Als die Nazis 1933 an die Macht kamen, hatte die jüdische Gemeinde ihre Blütezeit hinter sich. Von besonderen Ausschreitungen blieb die Gemeinde trotz einer eigenen Synagoge verschont. 1933 lebten noch 43 jüdische Bürger hier. 1938 waren keine Juden mehr im Ort, da viele ins Ausland emigriert oder in andere Städte gezogen waren. Im November 1938 gab es nach einer Aufstellung des Bürgermeisteramtes nur noch zwei kleine "Gewerbebetriebe" mit jüdischen Inhabern in der Hauptstraße 35. Am 22. Oktober 1940, zum Zeitpunkt der Deportation der badisch-pfälzischen Juden wohnten keine mehr im Ort. In den Vernichtungslagern der Nazis wurden aber 21 ehemalige jüdische Bürger aus Leutershausen ermordet.

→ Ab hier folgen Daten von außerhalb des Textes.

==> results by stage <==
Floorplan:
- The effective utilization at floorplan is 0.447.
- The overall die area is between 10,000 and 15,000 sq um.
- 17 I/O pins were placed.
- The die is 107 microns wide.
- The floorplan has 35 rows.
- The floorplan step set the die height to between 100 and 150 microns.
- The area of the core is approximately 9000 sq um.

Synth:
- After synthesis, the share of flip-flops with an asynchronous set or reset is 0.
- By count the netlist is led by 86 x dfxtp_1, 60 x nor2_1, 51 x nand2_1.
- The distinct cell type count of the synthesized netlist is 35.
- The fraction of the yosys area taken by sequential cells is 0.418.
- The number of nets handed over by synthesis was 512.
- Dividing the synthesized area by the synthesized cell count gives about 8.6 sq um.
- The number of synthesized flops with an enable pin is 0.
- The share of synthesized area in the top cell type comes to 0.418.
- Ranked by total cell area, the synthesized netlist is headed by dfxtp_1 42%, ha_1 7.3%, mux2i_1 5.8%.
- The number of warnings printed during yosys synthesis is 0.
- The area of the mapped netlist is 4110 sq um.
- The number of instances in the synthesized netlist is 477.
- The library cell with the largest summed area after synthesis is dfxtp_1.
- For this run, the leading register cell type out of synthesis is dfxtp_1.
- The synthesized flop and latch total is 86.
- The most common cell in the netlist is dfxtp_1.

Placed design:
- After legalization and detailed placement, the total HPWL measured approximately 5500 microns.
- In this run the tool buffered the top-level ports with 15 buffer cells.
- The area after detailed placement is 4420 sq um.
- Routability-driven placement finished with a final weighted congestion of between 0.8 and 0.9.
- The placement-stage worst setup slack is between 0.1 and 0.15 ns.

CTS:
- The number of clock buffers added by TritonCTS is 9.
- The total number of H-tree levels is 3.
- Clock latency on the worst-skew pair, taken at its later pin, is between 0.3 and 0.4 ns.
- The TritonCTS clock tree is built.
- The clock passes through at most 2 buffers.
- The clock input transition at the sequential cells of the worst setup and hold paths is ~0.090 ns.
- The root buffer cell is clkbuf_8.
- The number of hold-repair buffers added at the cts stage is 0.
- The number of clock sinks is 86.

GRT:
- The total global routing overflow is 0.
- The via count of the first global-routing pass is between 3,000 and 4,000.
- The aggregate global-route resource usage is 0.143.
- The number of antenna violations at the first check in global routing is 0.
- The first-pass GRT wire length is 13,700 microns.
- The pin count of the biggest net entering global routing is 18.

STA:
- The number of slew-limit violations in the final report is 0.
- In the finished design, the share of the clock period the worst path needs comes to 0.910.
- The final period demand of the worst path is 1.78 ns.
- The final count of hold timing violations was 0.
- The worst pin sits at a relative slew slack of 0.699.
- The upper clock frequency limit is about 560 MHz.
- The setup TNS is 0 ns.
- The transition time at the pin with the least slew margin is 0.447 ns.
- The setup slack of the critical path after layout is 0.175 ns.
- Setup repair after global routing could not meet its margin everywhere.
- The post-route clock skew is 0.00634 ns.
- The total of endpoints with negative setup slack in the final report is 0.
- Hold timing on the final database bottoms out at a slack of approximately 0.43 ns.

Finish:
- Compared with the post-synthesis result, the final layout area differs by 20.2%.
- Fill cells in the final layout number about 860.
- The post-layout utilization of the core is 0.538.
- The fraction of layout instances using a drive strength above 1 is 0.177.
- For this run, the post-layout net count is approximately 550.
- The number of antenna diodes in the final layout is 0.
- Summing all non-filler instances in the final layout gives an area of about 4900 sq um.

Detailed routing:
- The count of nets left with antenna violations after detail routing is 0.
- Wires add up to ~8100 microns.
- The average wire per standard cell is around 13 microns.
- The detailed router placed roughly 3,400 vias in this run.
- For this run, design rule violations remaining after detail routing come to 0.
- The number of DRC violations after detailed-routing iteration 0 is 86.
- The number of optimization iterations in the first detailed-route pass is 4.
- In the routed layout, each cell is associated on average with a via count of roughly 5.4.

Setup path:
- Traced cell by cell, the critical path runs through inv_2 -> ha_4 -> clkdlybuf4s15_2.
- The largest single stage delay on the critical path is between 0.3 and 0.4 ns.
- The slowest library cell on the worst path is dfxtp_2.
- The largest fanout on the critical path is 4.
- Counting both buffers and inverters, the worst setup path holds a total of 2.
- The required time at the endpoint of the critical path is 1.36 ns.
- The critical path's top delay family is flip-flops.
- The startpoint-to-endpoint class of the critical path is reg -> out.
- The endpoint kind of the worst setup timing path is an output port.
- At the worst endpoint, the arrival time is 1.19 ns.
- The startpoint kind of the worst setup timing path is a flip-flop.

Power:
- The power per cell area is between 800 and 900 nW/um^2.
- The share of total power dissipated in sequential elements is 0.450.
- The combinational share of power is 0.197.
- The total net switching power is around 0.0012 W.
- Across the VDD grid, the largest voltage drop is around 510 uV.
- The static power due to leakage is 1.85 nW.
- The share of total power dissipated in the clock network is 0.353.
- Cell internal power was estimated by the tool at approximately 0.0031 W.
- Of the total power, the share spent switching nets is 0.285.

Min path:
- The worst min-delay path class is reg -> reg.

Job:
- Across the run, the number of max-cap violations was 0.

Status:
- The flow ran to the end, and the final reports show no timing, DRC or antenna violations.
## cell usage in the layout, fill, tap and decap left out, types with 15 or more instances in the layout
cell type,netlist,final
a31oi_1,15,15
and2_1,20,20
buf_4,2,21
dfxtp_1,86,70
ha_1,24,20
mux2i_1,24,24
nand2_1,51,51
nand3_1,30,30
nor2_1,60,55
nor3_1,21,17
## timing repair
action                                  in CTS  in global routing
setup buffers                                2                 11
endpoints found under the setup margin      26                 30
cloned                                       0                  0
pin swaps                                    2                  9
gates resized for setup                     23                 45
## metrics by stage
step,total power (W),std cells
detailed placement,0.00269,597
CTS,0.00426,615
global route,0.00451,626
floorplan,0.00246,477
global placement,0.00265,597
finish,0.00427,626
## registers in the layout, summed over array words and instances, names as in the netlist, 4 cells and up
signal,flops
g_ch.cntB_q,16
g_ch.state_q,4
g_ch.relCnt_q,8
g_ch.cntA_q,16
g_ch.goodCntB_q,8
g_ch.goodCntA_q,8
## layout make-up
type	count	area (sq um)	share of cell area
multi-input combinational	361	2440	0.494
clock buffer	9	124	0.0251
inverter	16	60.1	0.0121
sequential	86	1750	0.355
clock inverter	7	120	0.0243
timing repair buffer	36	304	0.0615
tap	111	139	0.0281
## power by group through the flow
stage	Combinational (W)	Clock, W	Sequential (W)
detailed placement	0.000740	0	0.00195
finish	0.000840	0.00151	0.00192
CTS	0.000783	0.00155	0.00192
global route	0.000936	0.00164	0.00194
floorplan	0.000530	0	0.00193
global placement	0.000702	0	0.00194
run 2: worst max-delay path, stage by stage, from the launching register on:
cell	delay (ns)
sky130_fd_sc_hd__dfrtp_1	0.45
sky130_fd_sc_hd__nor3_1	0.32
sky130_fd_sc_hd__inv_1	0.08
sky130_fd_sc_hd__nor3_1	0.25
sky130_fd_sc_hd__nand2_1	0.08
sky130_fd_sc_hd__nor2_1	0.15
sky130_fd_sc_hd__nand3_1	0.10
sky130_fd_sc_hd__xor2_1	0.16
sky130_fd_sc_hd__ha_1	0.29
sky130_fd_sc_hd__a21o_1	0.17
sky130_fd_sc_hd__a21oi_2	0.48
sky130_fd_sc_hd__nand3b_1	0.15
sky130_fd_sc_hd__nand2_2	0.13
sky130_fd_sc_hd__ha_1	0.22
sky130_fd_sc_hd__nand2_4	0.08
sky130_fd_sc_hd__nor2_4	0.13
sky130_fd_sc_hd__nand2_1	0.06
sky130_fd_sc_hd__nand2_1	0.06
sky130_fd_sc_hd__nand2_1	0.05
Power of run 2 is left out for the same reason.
===== config.mk =====
export PLATFORM = sky130hd
export DESIGN_NAME = sync_fifo_flagged
export DESIGN_NICKNAME = d
export VERILOG_FILES = /design/src/rtl/sync_fifo_flagged.sv
export SDC_FILE = /design/constraint.sdc
export NUM_CORES = 1
export LEC_CHECK = 0
export ABC_AREA = 1
export CELL_PAD_IN_SITES_DETAIL_PLACEMENT = 1
export CELL_PAD_IN_SITES_GLOBAL_PLACEMENT = 2
export CORE_MARGIN = 2
export CORE_UTILIZATION = 39
export CTS_CLUSTER_DIAMETER = 40
export DETAILED_ROUTE_END_ITERATION = 12
export PLACE_DENSITY_LB_ADDON = 0.1
export SYNTH_ARGS = -nofsm -noshare
export SYNTH_HDL_FRONTEND = slang
export SYNTH_SLANG_ARGS = --single-unit

===== constraint.sdc =====
create_clock -name i_CLK -period 2.4 [get_ports i_CLK]
set_input_delay 0.48 -clock i_CLK [delete_from_list [all_inputs] [get_ports i_CLK]]
set_output_delay 0.48 -clock i_CLK [all_outputs]
set_load 0.02 [all_outputs]

===== src/rtl/sync_fifo_flagged.sv =====
// Single-clock FIFO using all 2**p_ADDR_WIDTH entries. It provides a registered fill level,
// almost-full/almost-empty thresholds and sticky overflow/underflow flags.
module sync_fifo_flagged #(
  parameter int p_DATA_WIDTH             = 8,
  parameter int p_ADDR_WIDTH             = 3,
  parameter int p_ALMOST_FULL_THRESHOLD  = 6,
  parameter int p_ALMOST_EMPTY_THRESHOLD = 2
) (
  input  logic                    i_CLK,
  input  logic                    i_RESET_N,
  input  logic                    i_WRITE_REQUEST,
  input  logic                    i_READ_REQUEST,
  input  logic [p_DATA_WIDTH-1:0] i_INPUT,
  output logic [p_DATA_WIDTH-1:0] o_OUTPUT,
  output logic                    o_OUTPUT_VALID,
  output logic                    o_FIFO_EMPTY,
  output logic                    o_FIFO_FULL,
  output logic                    o_ALMOST_EMPTY,
  output logic                    o_ALMOST_FULL,
  output logic [p_ADDR_WIDTH:0]   o_FILL_LEVEL,
  output logic                    o_OVERFLOW,
  output logic                    o_UNDERFLOW
);

  localparam int lp_FW = p_ADDR_WIDTH + 1;
  localparam logic [lp_FW-1:0] lp_DEPTH = {1'b1, {p_ADDR_WIDTH{1'b0}}};
  localparam logic [lp_FW-1:0] lp_AF_T  = lp_FW'(p_ALMOST_FULL_THRESHOLD);
  localparam logic [lp_FW-1:0] lp_AE_T  = lp_FW'(p_ALMOST_EMPTY_THRESHOLD);
  localparam logic [lp_FW-1:0] lp_ZERO  = {lp_FW{1'b0}};

  logic [p_DATA_WIDTH-1:0] r_mem [lp_DEPTH];
  logic [p_ADDR_WIDTH-1:0] r_wptr;
  logic [p_ADDR_WIDTH-1:0] r_rptr;
  logic [lp_FW-1:0]        r_fill;
  logic [p_DATA_WIDTH-1:0] r_output;
  logic                    r_output_valid;
  logic                    r_empty;
  logic                    r_full;
  logic                    r_almost_empty;
  logic                    r_almost_full;
  logic                    r_overflow;
  logic                    r_underflow;

  logic                    w_read_ok;
  logic                    w_write_ok;
  logic [lp_FW-1:0]        w_fill_next;

  // When the FIFO is full, a simultaneous read frees the slot that the write then uses.
  assign w_read_ok  = i_READ_REQUEST & ~r_empty;
  assign w_write_ok = i_WRITE_REQUEST & (~r_full | w_read_ok);

  // Compute the next occupancy from the accepted operations.
  always_comb begin
    w_fill_next = r_fill;
    case ({w_write_ok, w_read_ok})
      2'b10:   w_fill_next = r_fill + lp_FW'(1);
      2'b01:   w_fill_next = r_fill - lp_FW'(1);
      default: w_fill_next = r_fill;
    endcase
  end

  // Storage array, deliberately not reset.
  always_ff @(posedge i_CLK) begin
    if (w_write_ok) begin
      r_mem[r_wptr] <= i_INPUT;
    end
  end

  // Pointers, fill level, read data and all status flags.
  always_ff @(posedge i_CLK or negedge i_RESET_N) begin
    if (!i_RESET_N) begin
      r_wptr         <= {p_ADDR_WIDTH{1'b0}};
      r_rptr         <= {p_ADDR_WIDTH{1'b0}};
      r_fill         <= lp_ZERO;
      r_output       <= {p_DATA_WIDTH{1'b0}};
      r_output_valid <= 1'b0;
      r_empty        <= 1'b1;
      r_full         <= 1'b0;
      r_almost_empty <= (lp_ZERO <= lp_AE_T);
      r_almost_full  <= (lp_ZERO >= lp_AF_T);
      r_overflow     <= 1'b0;
      r_underflow    <= 1'b0;
    end else begin
      if (w_write_ok) begin
        r_wptr <= r_wptr + p_ADDR_WIDTH'(1);
      end
      if (w_read_ok) begin
        r_rptr         <= r_rptr + p_ADDR_WIDTH'(1);
        r_output       <= r_mem[r_rptr];
        r_output_valid <= 1'b1;
      end else begin
        r_output_valid <= 1'b0;
      end
      r_fill         <= w_fill_next;
      r_empty        <= (w_fill_next == lp_ZERO);
      r_full         <= (w_fill_next == lp_DEPTH);
      r_almost_empty <= (w_fill_next <= lp_AE_T);
      r_almost_full  <= (w_fill_next >= lp_AF_T);
      if (i_WRITE_REQUEST && !w_write_ok) begin
        r_overflow <= 1'b1;
      end
      if (i_READ_REQUEST && !w_read_ok) begin
        r_underflow <= 1'b1;
      end
    end
  end

  assign o_OUTPUT       = r_output;
  assign o_OUTPUT_VALID = r_output_valid;
  assign o_FIFO_EMPTY   = r_empty;
  assign o_FIFO_FULL    = r_full;
  assign o_ALMOST_EMPTY = r_almost_empty;
  assign o_ALMOST_FULL  = r_almost_full;
  assign o_FILL_LEVEL   = r_fill;
  assign o_OVERFLOW     = r_overflow;
  assign o_UNDERFLOW    = r_underflow;

endmodule


**Word level (Yosys, flattened, before mapping)**

Memories as Yosys holds them, arrays and structs flattened. A register that Yosys moved wholly into a read port is not among the register bits.
Cells that the tools add are included.

- RAM bits: 64
- Input bits: 12
- Flip-flop bits (word level): 17
- Output and inout bits: 19
- Memories: 1
- Logic and storage cells: 35

- Equality and inequality tests: 3
- Bitwise gates (word level): 5
- $add $sub $neg: 4
- Reductions and logical operators: 6
- Mux-type cells: 4
- Magnitude comparators: 2

Memory list:

| memory | depth | bits a word | read ports | clocked after Yosys merged registers in | wr ports | RTL line | text |
|---|---|---|---|---|---|---|---|
| r_mem | 8 | 8 | 1 | 1 | 1 | 31 | `logic [p_DATA_WIDTH-1:0] r_mem [lp_DEPTH];` |

Operators by type and width:

| kind | count |
|---|---|
| $pmux 4 s2 | 1 |
| $add 3x1->3 const B | 2 |
| $add 4x1->4 const B | 1 |
| $eq 4x4->1 const B | 1 |
| $ge 4x3->1 const B | 1 |
| $le 4x2->1 const B | 1 |
| $logic_not 4->1 | 1 |
| $sub 4x1->4 const B | 1 |
| $logic_not 1->1 | 3 |
| $mux 1 | 3 |
| $and 1x1->1 | 2 |
| $eq 2x1->1 const B | 1 |
| $eq 2x2->1 const B | 1 |
| $logic_and 1x1->1 | 2 |
| $not 1->1 | 2 |
| $or 1x1->1 | 1 |

**Depth between registers and ports, before layout**

- Word-level depth: 7
- Depth in mapped cells: 16
- Mapped depth without buffers: 16

**Least setup slack after synthesis**

OpenSTA, ideal clock, no wires.

- Path type: input port to flip-flop
- Start point: input i_READ_REQUEST
- End point: register r_full (netlist: o_FIFO_FULL)
- Arrival time: 2021 ps
- Setup slack: 261 ps
- Stages on the path: 13
- Buffers on the path: 1
- Required time: 2282 ps
- Cell sequence: inv_1 > nor2_4 > buf_1 > ha_1 > nand2_1 > inv_1 > nor2_1 > ha_1 > a21oi_1 > xnor2_1 > nand2_1 > nand3_1 > nor2_1

- Cells in the longest elaborated chain, start to end: 6
- Elaborated cells on any way between the ends: 7
- Classes of those cells: 3 x eq/ne; 1 x mux; 3 x bitwise

RTL lines:

| element | RTL line | text |
|---|---|---|
| start: declaration | 12 | `input logic i_READ_REQUEST,` |
| $and 1x1->1 * | 49 | `assign w_read_ok = i_READ_REQUEST & ~r_empty;` |
| via w_read_ok | 44 | `logic w_read_ok;` |
| $or 1x1->1 | 50 | `assign w_write_ok = i_WRITE_REQUEST & (~r_full \| w_read_ok);` |
| $and 1x1->1 | 50 |  |
| $eq 2x1->1 or $eq 2x2->1 (tied branches) | 55 | `case ({w_write_ok, w_read_ok})` |
| $pmux 4 s2 * | 55 |  |
| $eq 4x4->1 * | 96 | `r_full <= (w_fill_next == lp_DEPTH);` |
| end signal: assignment | 96 |  |
| end: declaration | 38 | `logic r_full;` |

The timed path passes the listed nets; every way through them passes the cells marked *.
A chain may end at the register's enable or synchronous reset.

**Final worst setup path**

- Start point: input i_READ_REQUEST
- End point: register r_full (netlist: o_FIFO_FULL)

- Cells in the longest elaborated chain, start to end: 6
- Elaborated cells on any way between the ends: 7
- Classes of those cells: 3 x eq/ne; 1 x mux; 3 x bitwise

RTL lines:

| element | RTL line | text |
|---|---|---|
| $and 1x1->1 * | 49 |  |
| $or 1x1->1 | 50 |  |
| $and 1x1->1 | 50 |  |
| $eq 2x1->1 or $eq 2x2->1 (tied branches) | 55 |  |
| $pmux 4 s2 * | 55 |  |
| via w_fill_next[1] | 46 | `logic [lp_FW-1:0] w_fill_next;` |
| $eq 4x4->1 * | 96 |  |

Marked as above.

==> impl_metrics.toml <==
[status]
outcome = "finished clean"

[pwr]
p_total_mw = 5.290
pwr-share-comb_pct = 38.8
p_per_area_nw_per_um2 = 1197
p_sw_share_pct = 37.13
power_frac_clock_pct = 19.7
p_leak_nw = 1.727
seqPwrFrac_pct = 41.5
internal_power_mw = 3.326
switching_power_mw = 1.964
ir_worst_vdd_v = 0.0004342

[critical_path]
rr_worst_depth = 11
path_max_fanout = 4
critical_path_class = "input pin to flip-flop"
crit_path_start_kind = "input pin"
critPathArrivalTime_ns = 2.47
rrSetupSlack_ns = 0.36
cp.required_ns = 2.69
end_kind = "flip-flop"

[synth]
synth_area_sq_um = 3615
synthMuxAreaShare_pct = 0
yosysWarnings = 0
synth_top_family_by_area = "simple AND/OR/NAND/NOR gates"
synthSimpleGateAreaFrac_pct = 12.70
synth_seq_cells = 89
synth_fa_ha_area_share_pct = 1.731
ys_types = 26
syn_nets = 323
synth_edf_count = 64
synth_ff_type = "edfxtp_1"
synth_cells = 306
synth_seq_area_share_pct = 70.54
async_flop_share_pct = 28.09
synth_compound_area_share_pct = 9.865
synth_xor_area_share_pct = 1.454
syn_avg_cell_area_sq_um = 11.81

[final_layout]
nNetsFinal = 382
syn2layout_area_growth_pct = 22.29
multi_input_area_sq_um = 933.4
utilization_pct = 48.53
layout-drive-gt1-share_pct = 14.86
nFillCells = 994
register_area_sq_um = 2550
diodes = 0
fin_cells = 481

[drt]
vias_per_cell = 5.021
routedWlPerCell_um = 16.53
drc = 0
routed_wl_um = 7950
ant_nets = 0
dr.pass1.iters = 4
first_iter_violations = 85
routed-via-count = 2415

[cts]
cts-buffers-inserted = 9
cts.clk_slew.worst_paths_ns = 0.09
h-tree-depth = 3
clkSinkCount = 89
clockBufferDepth = 2
clockRootBuffer = "clkbuf_8"
clock_latency_ns = 0.36
cts_tree = "yes"
postCtsSetupRepairBufs = 0

[floorplan]
die_x_um = 100.3
start_util_pct = 39.68
dieArea_sq_um = 10060
ios = 31
dieHeight_um = 100.3
rows = 35
core_area_sq_um = 9109

[sta]
hold_slack_ns = 0.4654
finalHoldViolations = 0
setup-violations-final = 0
fin_setup_tns_ns = 0
fin_crit_sh_pct = 90.99
grt_setup_unrepaired = "false"
fmax_mhz = 457.9
finClkSkew_ns = 0.01620
fin_crit_ns = 2.184
worstMarginPinSlew_ns = 0.4572
slew_violations = 0
slew_headroom_pct = 69.47

[placement]
place_congestion = 0.7815
dpl.hpwl_um = 5537
io_buffers = 30
dp_cells = 465

[global_routing]
grt_pass1_vias = 2454
grt_antenna_before_repair = 0
overflow = 0
grt_util_all_layers_pct = 17.48
grt_pass1_wl_um = 12990
grt_max_degree = 28

[min_path]
holdPathStages = 1
hp-class = "flip-flop to flip-flop"

[run]
max-cap-violations = 0
==> cell type report <==
cell class                      instances  area share, %
Sequential cell                        89          57.68
Multi-Input combinational cell        185          21.12
Timing Repair Buffer                   59          11.72
Tap cell                              111          3.142
Clock buffer                           10          2.887
Inverter                               21          1.783
Clock inverter                          6          1.670
==> synthesized netlist by cell type (2+ instances only) <==
library cell | number | share of area, %
edfxtp_1 | 64 | 53
nand2_1 | 46 | 4.8
nor2_1 | 46 | 4.8
o21ai_0 | 33 | 4.6
dfrtp_1 | 23 | 16
inv_1 | 18 | 1.9
o211ai_1 | 16 | 3.3
nand3_1 | 15 | 2.1
a21oi_1 | 9 | 1.2
buf_2 | 8 | 1.1
ha_1 | 5 | 1.7
xnor2_1 | 3 | 0.73
xor2_1 | 3 | 0.73
dfstp_2 | 2 | 1.5
inv_2 | 2 | 0.21
nand2_2 | 2 | 0.35
o21ai_1 | 2 | 0.28
==> placed cells by master (no fill, tap or decap), drive strengths merged <==
master	synthesis	layout
nor2	47	47
nand3	15	15
or2	2	2
dfrtp	23	23
xnor2	3	3
o21ai	35	35
a21oi	9	9
ha	5	5
clkdlybuf4s50	0	30
a31o	1	1
inv	20	23
o211ai	16	16
xor2	3	3
clkinv	1	3
edfxtp	64	64
a21o	1	1
clkbuf	1	10
nand2	48	48
dfstp	2	2
bufinv	0	1
buf	10	29
==> kinds of logic (layout without fill, tap and decap cells) <==
| family | after synthesis | after routing |
|---|---|---|
| adder cells (fa/ha/maj) | 5 | 5 |
| flip-flops | 89 | 89 |
| XOR/XNOR | 6 | 6 |
| AND/OR/NAND/NOR | 112 | 112 |
| AO/OA/AOI/OAI | 62 | 62 |
| buffers and inverters | 32 | 96 |
==> sequential cells by signal (all words and copies together) (netlist names) <==
signal	count
o_OUTPUT	8
o_OVERFLOW	1
r_wptr	3
o_FIFO_FULL	1
r_mem	64
o_ALMOST_FULL	1
o_FIFO_EMPTY	1
r_rptr	3
o_FILL_LEVEL	4
o_ALMOST_EMPTY	1
o_OUTPUT_VALID	1
o_UNDERFLOW	1
==> path summary, 6_finish.rpt <==
path,to,startpoint
max,o_FIFO_FULL,i_READ_REQUEST
min,o_UNDERFLOW,o_UNDERFLOW
max reg2reg,o_FIFO_FULL,o_FIFO_EMPTY
min reg2reg,o_UNDERFLOW,o_UNDERFLOW
max in group asynchronous,o_FIFO_EMPTY,i_RESET_N
min in group asynchronous,o_OUTPUT[2],i_RESET_N
==> worst max-delay path, stage by stage <==
cell and delay (ns):
clkdlybuf4s50_1 0.48, inv_1 0.07, nor2_4 0.10, inv_2 0.05, nand2_2 0.05, nand2_2 0.05, ha_1 0.21, nor2_1 0.14
nor2_2 0.07, ha_1 0.27, nand2_1 0.07, nand2_1 0.10, nor2_1 0.12, nand3_1 0.10, nor2_1 0.11
==> power groups by stage <==
stage	registers [mW]	clock network (mW)	logic [mW]
6_report	2.20	1.04	2.05
5_1_grt	2.24	1.14	2.33
4_1_cts	2.20	1.07	2.08
3_5_place_dp	2.24	0	2.08
3_3_place_gp	2.23	0	2.04
2_1_floorplan	2.34	0	1.08
==> layer usage <==
metal | track usage, % | share of wire, % | wire length [um] | up-vias
li1 | - | - | - | 1179
met1 | 23.09 | 47 | 3738 | 1185
met2 | 28.55 | 48 | 3838 | 41
met3 | 2.994 | 3.1 | 244 | 10
met4 | 7.482 | 1.6 | 129 | 0
met5 | 0 | 0 | 0 | -
==> stage by stage <==
| step | instance area, sq um | setup WS, ns |
|---|---|---|
| 2_1_floorplan | 3615 | 0.2614 |
| 3_3_place_gp | 4217 | -0.08906 |
| 3_5_place_dp | 4217 | -0.1488 |
| 4_1_cts | 4418 | 0.2061 |
| 5_1_grt | 4420 | 0.04149 |
| 6_report | 4420 | 0.2162 |
==> timing repair <==
action	CTS	global route
endpoints found under the setup margin	0	3
gates resized for setup	0	1
endpoints found under the hold margin	0	0
hold buffers	0	0
No activity file was read; power rests on OpenSTA's default activity.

Die Synagoge wurde am 4. April 1938 von der politischen Gemeinde Leutershausen erworben. Somit befand sich das Gebäude nicht mehr im Eigentum der jüdischen Gemeinde. Ein SS-Trupp aus Ladenburg wollte die Synagoge am 9. November in Brand setzen. Überliefert ist, dass der damalige Wirt vom Gasthaus "Zum Lamm" sich gegen das Vorhaben der Nazis stellte. Er wies vor allem auf die neuen Eigentumsverhältnisse hin. Zudem befürchteten Anwohnern, dass zwei Scheunen dann ebenfalls in Flammen aufgehen könnten. Das Gebäude blieb daher unversehrt.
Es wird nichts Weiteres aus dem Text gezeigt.